Nuclear detection Remotely monitoring nuclear reactorsRemotely monitoring nuclear reactors

Published 30 March 2018

A new U.S. Department of Energy project to develop the first detector able to remotely monitor nuclear reactors will also help physicists test the next generation of neutrino observatories. Nuclear reactions produce telltale antineutrinos – the antimatter counterpart of neutrinos. The new detectors will be designed to measure the energy of such antineutrinos and the direction from which they come, allowing monitoring of reactors from a distance of 25 kilometers to verify nonproliferation agreements.

A new U.S. Department of Energy project to develop the first detector able to remotely monitor nuclear reactors will also help physicists test the next generation of neutrino observatories.

Nuclear reactions produce telltale antineutrinos – the antimatter counterpart of neutrinos. The new detectors will be designed to measure the energy of such antineutrinos and the direction from which they come, allowing monitoring of reactors from a distance of 25 kilometers to verify nonproliferation agreements. This project will lay the groundwork for larger detectors capable of monitoring reactor operations from a distance of several hundred kilometers, helping nations track or restrict the production of fissile materials that can be used in nuclear weapons.
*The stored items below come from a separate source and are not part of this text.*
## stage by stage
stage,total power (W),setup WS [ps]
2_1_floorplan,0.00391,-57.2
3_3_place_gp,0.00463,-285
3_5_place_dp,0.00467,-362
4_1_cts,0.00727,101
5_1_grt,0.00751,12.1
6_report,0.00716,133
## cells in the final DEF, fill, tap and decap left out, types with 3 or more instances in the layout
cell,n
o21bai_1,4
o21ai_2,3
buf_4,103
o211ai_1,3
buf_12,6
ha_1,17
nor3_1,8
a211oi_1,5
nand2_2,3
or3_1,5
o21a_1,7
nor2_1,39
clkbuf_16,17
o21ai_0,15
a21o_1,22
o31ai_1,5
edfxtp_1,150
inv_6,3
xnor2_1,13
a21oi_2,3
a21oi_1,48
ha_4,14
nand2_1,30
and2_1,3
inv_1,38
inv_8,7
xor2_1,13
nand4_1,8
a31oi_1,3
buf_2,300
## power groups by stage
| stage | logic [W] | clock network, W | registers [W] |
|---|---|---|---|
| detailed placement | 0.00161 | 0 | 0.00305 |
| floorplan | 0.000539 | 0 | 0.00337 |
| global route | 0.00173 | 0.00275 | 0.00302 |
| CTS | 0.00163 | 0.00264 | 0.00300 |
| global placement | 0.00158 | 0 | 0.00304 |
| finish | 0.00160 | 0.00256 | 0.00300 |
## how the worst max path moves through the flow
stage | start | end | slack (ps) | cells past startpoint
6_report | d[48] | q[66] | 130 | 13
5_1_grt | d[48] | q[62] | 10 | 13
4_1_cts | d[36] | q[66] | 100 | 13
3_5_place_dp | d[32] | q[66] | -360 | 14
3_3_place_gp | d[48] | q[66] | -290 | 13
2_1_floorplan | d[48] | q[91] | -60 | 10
But physicists are also interested in detecting neutrinos and antineutrinos to discover the basic laws of the universe, in particular to learn why the universe today is composed mostly of normal matter with very little antimatter, when both should have been made in equal amounts during the Big Bang.

“These neutrino observations have very broad-ranging implications; they could help us explain how we came to exist,” said Gabriel Orebi Gann, an assistant professor of physics and faculty scientist at the Lawrence Berkeley National Laboratory who is the UC Berkeley principal investigator for the new detector.
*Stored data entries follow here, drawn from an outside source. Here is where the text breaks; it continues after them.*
==> src/hdl/qte_pkg.sv <==
`timescale 1ns / 1ps
// ----------------------------------------------------------------------------
// qte_pkg
// Shared widths, constants, pipeline types and helpers of the quaternion to
// euler angle converter.
// ----------------------------------------------------------------------------
package qte_pkg;

  localparam int CORDIC_STAGES_DEF = 16;
  localparam int ATAN_LEN          = 24;

  localparam int IN_W     = 16;
  localparam int PROD_W   = 2 * IN_W;
  localparam int TERM_W   = 35;
  localparam int XY_W     = 37;
  localparam int Z_W      = 28;
  localparam int SQ_N_W   = 58;
  localparam int SQ_REM_W = 34;
  localparam int ROOT_W   = 29;
  localparam int SQRT_STAGES = 29;

  localparam logic signed [Z_W-1:0]    PI_Q24  = Z_W'(52707179);
  localparam logic signed [TERM_W-1:0] ONE_Q28 = TERM_W'(64'sd1 <<< 28);
  localparam logic [SQ_N_W-1:0]        ONE_Q56 = SQ_N_W'(1) << 56;

  localparam logic signed [15:0] PI_Q12      = 16'sd12868;
  localparam logic signed [15:0] HALF_PI_Q12 = 16'sd6434;

  typedef struct packed {
    logic signed [XY_W-1:0] x;
    logic signed [XY_W-1:0] y;
    logic signed [Z_W-1:0]  z;
    logic                   zero;
    logic                   sat;
    logic                   pos;
  } cordic_t;

  typedef struct packed {
    logic [SQ_N_W-1:0]        n;
    logic [SQ_REM_W-1:0]      rem;
    logic [ROOT_W-1:0]        root;
    logic signed [ROOT_W-1:0] s;
    logic                     sat;
    logic                     pos;
  } sqrt_t;

  function automatic logic signed [Z_W-1:0] atan_q24(input int unsigned i);
    logic signed [Z_W-1:0] r;
    case (i)
      0:  r = Z_W'(13176795);
      1:  r = Z_W'(7778716);
      2:  r = Z_W'(4110060);
      3:  r = Z_W'(2086331);
      4:  r = Z_W'(1047214);
      5:  r = Z_W'(524117);
      6:  r = Z_W'(262123);
      7:  r = Z_W'(131069);
      8:  r = Z_W'(65536);
      9:  r = Z_W'(32768);
      10: r = Z_W'(16384);
      11: r = Z_W'(8192);
      12: r = Z_W'(4096);
      13: r = Z_W'(2048);
      14: r = Z_W'(1024);
      15: r = Z_W'(512);
      16: r = Z_W'(256);
      17: r = Z_W'(128);
      18: r = Z_W'(64);
      19: r = Z_W'(32);
      20: r = Z_W'(16);
      21: r = Z_W'(8);
      22: r = Z_W'(4);
      23: r = Z_W'(2);
      default: r = '0;
    endcase
    return r;
  endfunction

  // fold the left half plane onto the right one before the first rotation
  function automatic cordic_t cordic_pre(input logic signed [XY_W-1:0] y,
                                         input logic signed [XY_W-1:0] x,
                                         input logic sat, input logic pos);
    cordic_t r;
    r.zero = (x == '0) && (y == '0);
    r.sat  = sat;
    r.pos  = pos;
    if (x < 0) begin
      r.z = (y >= 0) ? PI_Q24 : -PI_Q24;
      r.x = -x;
      r.y = -y;
    end else begin
      r.z = '0;
      r.x = x;
      r.y = y;
    end
    return r;
  endfunction

endpackage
The initial project is called Watchman, for WATer CHerenkov Monitor of ANtineutrinos, and will be built by a large collaboration between researchers in the United States and United Kingdom, led by Lawrence Livermore National Laboratory. UC Berkeley and the Berkeley Lab are members of the collaboration, dubbed the Advanced Instrumentation Testbed, or AIT, which is funded by the DOE’s National Nuclear Security Administration.
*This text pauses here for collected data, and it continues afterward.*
`src/hw/rtl/depth_to_rainbow_color_map_core_assert.svh`:
```
`ifndef DEPTH_TO_RAINBOW_COLOR_MAP_CORE_ASSERT_SVH
`define DEPTH_TO_RAINBOW_COLOR_MAP_CORE_ASSERT_SVH

// Same-cycle implication, sampled on clk, off during rst.
`define DRCM_ASSERT_NOW(label, cond, expr, msg) \
  label: assert property (@(posedge clk) disable iff (rst) (cond) |-> (expr)) \
    else $error(msg);

// Next-cycle implication, sampled on clk, off during rst.
`define DRCM_ASSERT_NEXT(label, cond, expr, msg) \
  label: assert property (@(posedge clk) disable iff (rst) (cond) |=> (expr)) \
    else $error(msg);

`endif

```
`src/hw/rtl/drcm_pkg.sv`:
```
`default_nettype none

package drcm_pkg;

  localparam int SAMPLE_BITS        = 16;
  localparam int DEPTH_BITS_DEFAULT = 16;
  localparam int QUOT_BITS          = 11;
  localparam int COLOR_BITS         = 8;
  localparam int CFG_INDEX_BITS     = 1;
  localparam int S_TDATA_BITS       = 16;
  localparam int M_TDATA_BITS       = 24;

  localparam logic [QUOT_BITS-1:0]  RAMP_STEPS = 11'd1530;
  localparam logic [COLOR_BITS-1:0] CHAN_MAX   = 8'hff;

  localparam logic [SAMPLE_BITS-1:0] RANGE_LOW_RESET  = 16'h0000;
  localparam logic [SAMPLE_BITS-1:0] RANGE_HIGH_RESET = 16'hffff;

  localparam logic [CFG_INDEX_BITS-1:0] REG_RANGE_LOW  = 1'b0;
  localparam logic [CFG_INDEX_BITS-1:0] REG_RANGE_HIGH = 1'b1;

  localparam logic [2:0] SEG_WHITE_RED   = 3'd0;
  localparam logic [2:0] SEG_RED_YELLOW  = 3'd1;
  localparam logic [2:0] SEG_YELLOW_GRN  = 3'd2;
  localparam logic [2:0] SEG_GRN_CYAN    = 3'd3;
  localparam logic [2:0] SEG_CYAN_BLUE   = 3'd4;
  localparam logic [2:0] SEG_BLUE_BLACK  = 3'd5;

endpackage

`default_nettype wire

```
`src/hw/rtl/depth_to_rainbow_color_map_core.sv`:
```
// Maps one depth sample per beat to an RGB pixel on a six-segment rainbow ramp
// between range_low and range_high (black below range, past the end, or when
// the range is empty). Takes one beat every clock while the output is not held; each
// beat passes through three prep stages, the 11-stage restoring divider (one
// quotient bit per stage) and the output register, the first of them loaded on
// the accepting edge. Write range_low/range_high only while the pipeline is
// empty. A held output beat (m_tready low) stalls the whole pipeline.
`default_nettype none

module depth_to_rainbow_color_map_core #(
  parameter int DEPTH_BITS = drcm_pkg::DEPTH_BITS_DEFAULT
) (
  input  wire                                    clk,
  input  wire                                    rst,
  input  wire                                    s_tvalid,
  output logic                                   s_tready,
  input  wire  [drcm_pkg::S_TDATA_BITS-1:0]      s_tdata,   // [15:0] depth_sample
  output logic                                   m_tvalid,
  input  wire                                    m_tready,
  output logic [drcm_pkg::M_TDATA_BITS-1:0]      m_tdata,   // [7:0] red, [15:8] green,
                                                            // [23:16] blue
  input  wire                                    cfg_we,
  input  wire  [drcm_pkg::CFG_INDEX_BITS-1:0]    cfg_index,
  input  wire  [drcm_pkg::SAMPLE_BITS-1:0]       cfg_data
);

  localparam int EB = (DEPTH_BITS < drcm_pkg::SAMPLE_BITS) ? DEPTH_BITS
                                                           : drcm_pkg::SAMPLE_BITS;
  localparam int QB = drcm_pkg::QUOT_BITS;
  localparam int NW = EB + QB;
  localparam int CB = drcm_pkg::COLOR_BITS;

  logic [drcm_pkg::SAMPLE_BITS-1:0] range_low;
  logic [drcm_pkg::SAMPLE_BITS-1:0] range_high;

  always_ff @(posedge clk) begin
    if (rst) begin
      range_low  <= drcm_pkg::RANGE_LOW_RESET;
      range_high <= drcm_pkg::RANGE_HIGH_RESET;
    end else if (cfg_we) begin
      case (cfg_index)
        drcm_pkg::REG_RANGE_LOW:  range_low  <= cfg_data;
        drcm_pkg::REG_RANGE_HIGH: range_high <= cfg_data;
        default: ;
      endcase
    end
  end

  logic adv;
  assign adv      = !m_tvalid || m_tready;
  assign s_tready = adv;

  // stage 1: offsets, empty-range and at-or-below-low test
  logic [EB-1:0] d_m, lo_m, hi_m;
  assign d_m  = s_tdata[EB-1:0];
  assign lo_m = range_low[EB-1:0];
  assign hi_m = range_high[EB-1:0];

  logic          vld1, blk1;
  logic [EB-1:0] diff1, den1;

  always_ff @(posedge clk) begin
    if (rst) begin
      vld1 <= 1'b0;
    end else if (adv) begin
      vld1 <= s_tvalid;
    end
  end

  always_ff @(posedge clk) begin
    if (adv) begin
      diff1 <= d_m - lo_m;
      den1  <= hi_m - lo_m;
      blk1  <= (hi_m <= lo_m) || (d_m <= lo_m);
    end
  end

  // stage 2: scale by ramp length
  logic          vld2, blk2;
  logic [NW-1:0] prod2;
  logic [EB-1:0] den2;

  always_ff @(posedge clk) begin
    if (rst) begin
      vld2 <= 1'b0;
    end else if (adv) begin
      vld2 <= vld1;
    end
  end

  always_ff @(posedge clk) begin
    if (adv) begin
      prod2 <= NW'(diff1) * NW'(drcm_pkg::RAMP_STEPS);
      den2  <= den1;
      blk2  <= blk1;
    end
  end

  // stage 3 onward: divider, index 0 is the overflow-check stage
  logic          vld_pipe [0:QB];
  logic          blk_pipe [0:QB];
  logic [NW-1:0] rem_pipe [0:QB];
  logic [EB-1:0] den_pipe [0:QB];
  logic [QB-1:0] q_pipe   [0:QB];

  always_ff @(posedge clk) begin
    if (rst) begin
      vld_pipe[0] <= 1'b0;
    end else if (adv) begin
      vld_pipe[0] <= vld2;
    end
  end

  always_ff @(posedge clk) begin
    if (adv) begin
      rem_pipe[0] <= prod2;
      den_pipe[0] <= den2;
      q_pipe[0]   <= '0;
      blk_pipe[0] <= blk2 || (prod2 >= {den2, {QB{1'b0}}});
    end
  end

  for (genvar i = 0; i < QB; i++) begin : g_div
    localparam int K = QB - 1 - i;
    logic [NW-1:0] dsh;
    logic          ge;
    assign dsh = NW'(den_pipe[i]) << K;
    assign ge  = rem_pipe[i] >= dsh;

    always_ff @(posedge clk) begin
      if (rst) begin
        vld_pipe[i+1] <= 1'b0;
      end else if (adv) begin
        vld_pipe[i+1] <= vld_pipe[i];
      end
    end

    always_ff @(posedge clk) begin
      if (adv) begin
        rem_pipe[i+1] <= ge ? (rem_pipe[i] - dsh) : rem_pipe[i];
        q_pipe[i+1]   <= {q_pipe[i][QB-2:0], ge};
        den_pipe[i+1] <= den_pipe[i];
        blk_pipe[i+1] <= blk_pipe[i];
      end
    end
  end

  // color ramp
  logic [QB-1:0] q;
  logic [2:0]    seg;
  logic [CB-1:0] lb, r_c, g_c, b_c;

  assign q   = q_pipe[QB];
  assign seg = q[QB-1:CB];
  assign lb  = q[CB-1:0];

  always_comb begin
    r_c = '0;
    g_c = '0;
    b_c = '0;
    case (seg)
      drcm_pkg::SEG_WHITE_RED: begin
        r_c = drcm_pkg::CHAN_MAX;
        g_c = drcm_pkg::CHAN_MAX - lb;
        b_c = drcm_pkg::CHAN_MAX - lb;
      end
      drcm_pkg::SEG_RED_YELLOW: begin
        r_c = drcm_pkg::CHAN_MAX;
        g_c = lb;
      end
      drcm_pkg::SEG_YELLOW_GRN: begin
        r_c = drcm_pkg::CHAN_MAX - lb;
        g_c = drcm_pkg::CHAN_MAX;
      end
      drcm_pkg::SEG_GRN_CYAN: begin
        g_c = drcm_pkg::CHAN_MAX;
        b_c = lb;
      end
      drcm_pkg::SEG_CYAN_BLUE: begin
        g_c = drcm_pkg::CHAN_MAX - lb;
        b_c = drcm_pkg::CHAN_MAX;
      end
      drcm_pkg::SEG_BLUE_BLACK: begin
        b_c = drcm_pkg::CHAN_MAX - lb;
      end
      default: ;
    endcase
    if (blk_pipe[QB] || (q == '0)) begin
      r_c = '0;
      g_c = '0;
      b_c = '0;
    end
  end

  always_ff @(posedge clk) begin
    if (rst) begin
      m_tvalid <= 1'b0;
    end else if (adv) begin
      m_tvalid <= vld_pipe[QB];
    end
  end

  always_ff @(posedge clk) begin
    if (adv) begin
      m_tdata <= {b_c, g_c, r_c};
    end
  end

`include "depth_to_rainbow_color_map_core_assert.svh"

  `DRCM_ASSERT_NOW(a_ready_when_empty, !m_tvalid, s_tready, "ready low with empty output")
  `DRCM_ASSERT_NEXT(a_accept_enters, s_tvalid && s_tready, vld1, "accepted beat not in stage 1")
  `DRCM_ASSERT_NOW(a_rem_bound, vld_pipe[QB] && !blk_pipe[QB], rem_pipe[QB] < NW'(den_pipe[QB]),
    "divider remainder not below divisor")
  `DRCM_ASSERT_NEXT(a_black_out, adv && vld_pipe[QB] && blk_pipe[QB], m_tdata == '0,
    "out-of-range beat not black")

endmodule

`default_nettype wire

```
Berkeley says that subject to final approval by mine authorities, Watchman will be constructed at the site of the Boulby Underground Laboratory, an existing United Kingdom government-funded deep underground science facility operating in a working potash, polyhalite and salt mine (Boulby Mine) located on the northeast coast of England. By its projected operational start in 2023, it will consist of 3,500 tons of liquid, mostly water mixed with the element gadolinium, that will be tuned to detect interactions of antineutrinos emitted from a nuclear reactor at the Hartlepool complex 25 kilometers away.